Twisting puts the brakes on light in a vacuum
The speed of light in a vacuum is a universal constant, but, according to scientists at the University of Ottawa, not that constant. A team of researchers led by assistant professor Ebrahim Karimi has discovered that twisted light traveling through a vacuum moves slower than the speed set by Einstein's theory of relativity, which has implications for quantum computing and communications.
One of the perennial challenges of telecommunications has been how to cram more information into any given transmission line. No sooner was telegraphy invented than engineers started working on multiplexing to carry more than one message at a time. Over the years, messages ranging from the trivial to the tremendous have been crammed into coaxial cables, microwave conduits, fiber optics, and along laser beams.
Twisted light is based on the Orbital Angular Momentum of light or OAM, which allows a beam of a particular color – or wavelength – to be twisted into a corkscrew shape to dramatically increase the amount of information that can be transmitted. This is possible because, instead of varying the number of photons emitted, the information is encoded by switching between light's two polarization states. Since each twist can encode a different value, and the number of twists are theoretically infinite, much more information can be transmitted using less light.
Unlike conventional laser signals, which are essentially on/off patterns, twisted light has a tremendous potential for quantum-based communication and computing, not only for its ability to carry immense amounts of data, but also for energy savings and more secure encryption. The trouble is that physicists are working on a level that requires such precision that an unexpected factor can have huge implications.
In this case, the Ottawa team discovered that twisted light travels slower than the speed of light, which is 299,792,458 meters per second (186,282.4 miles per second) in a vacuum. In the case of twisted light, it travels through a vacuum 0.1 percent slower than regular light.

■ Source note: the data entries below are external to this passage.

**run.sh**
```bash
#!/bin/bash
# OpenROAD 26Q1-2900-gdf79404cd8, Yosys 0.63+post, stock flow scripts
make -C /OpenROAD-flow-scripts/flow DESIGN_CONFIG=/design/flow/config.mk WORK_HOME=/design/flow/orfs finish
```
**config.mk**
```make
export PLATFORM = sky130hd
export DESIGN_NAME = traffic_light
export DESIGN_NICKNAME = traffic_light
export VERILOG_FILES = /design/flow/design.v
export SDC_FILE = /design/flow/constraint.sdc
export NUM_CORES = 4
export LEC_CHECK = 1
export CORE_AREA = 10 10 87 87
export DIE_AREA = 0 0 97 97
```
**constraint.sdc**
```tcl
current_design traffic_light

set clk_period 3.8
set clk_io_pct 0.2

create_clock -name clk0 -period $clk_period [get_ports {clk}]

set non_clock_inputs [all_inputs -no_clocks]
set_input_delay [expr $clk_period * $clk_io_pct] -clock clk0 $non_clock_inputs
set_output_delay [expr $clk_period * $clk_io_pct] -clock clk0 [all_outputs]
```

According to the team, the phenomenon first became apparent when they compared Gaussian laser light and light with 10 twists.
"We realized that the two beams didn't arrive at the detector at the same time," says Karimi. "The twisted light was slower, which was surprising until we realized that the twists make the beam tilt slightly as it propagates. This tilt means that the twisted light beam doesn't take the straightest, and thus fastest, path between two points."
This time delay was so short that it only amounted to tenths of a femtosecond or quadrillionths of a second. In order to properly measure this, the team needed to use a method for studying ultra-short laser pulses called Frequency-Resolved Optical Gating (FROG).
The problem was that the usual way to time an event like a laser pulse is to compare it to something of shorter duration, like using a strobe light to photograph a popping balloon. However, laser pulses are about as short as something can get. Sidestepping a lot of mathematics, FROG works by splitting a laser pulse in two and passing one through an optical medium to form an "auto-spectrogram," which allows the pulse to essentially compare its speed against itself.
Using FROG, the team discovered that in comparison to Gaussian laser beams, the twisted beams were delayed by up to 23 femtoseconds. According to the team, the ability to slow down light by altering its structure implies that it may also be possible to speed it up by around one femtosecond faster than the speed of light in a vacuum. In the meantime, the measurement of slow twisted light has major implications for the development of quantum communications.
"Anyone who wants to use twisted light for quantum communication should be aware of this effect," says Karimi. "If they don't compensate for the slow-light effect, information coded on twisted light might not arrive in the right order. Propagation speeds can significantly affect many protocols related to quantum communication."
The team's research was published in Optica.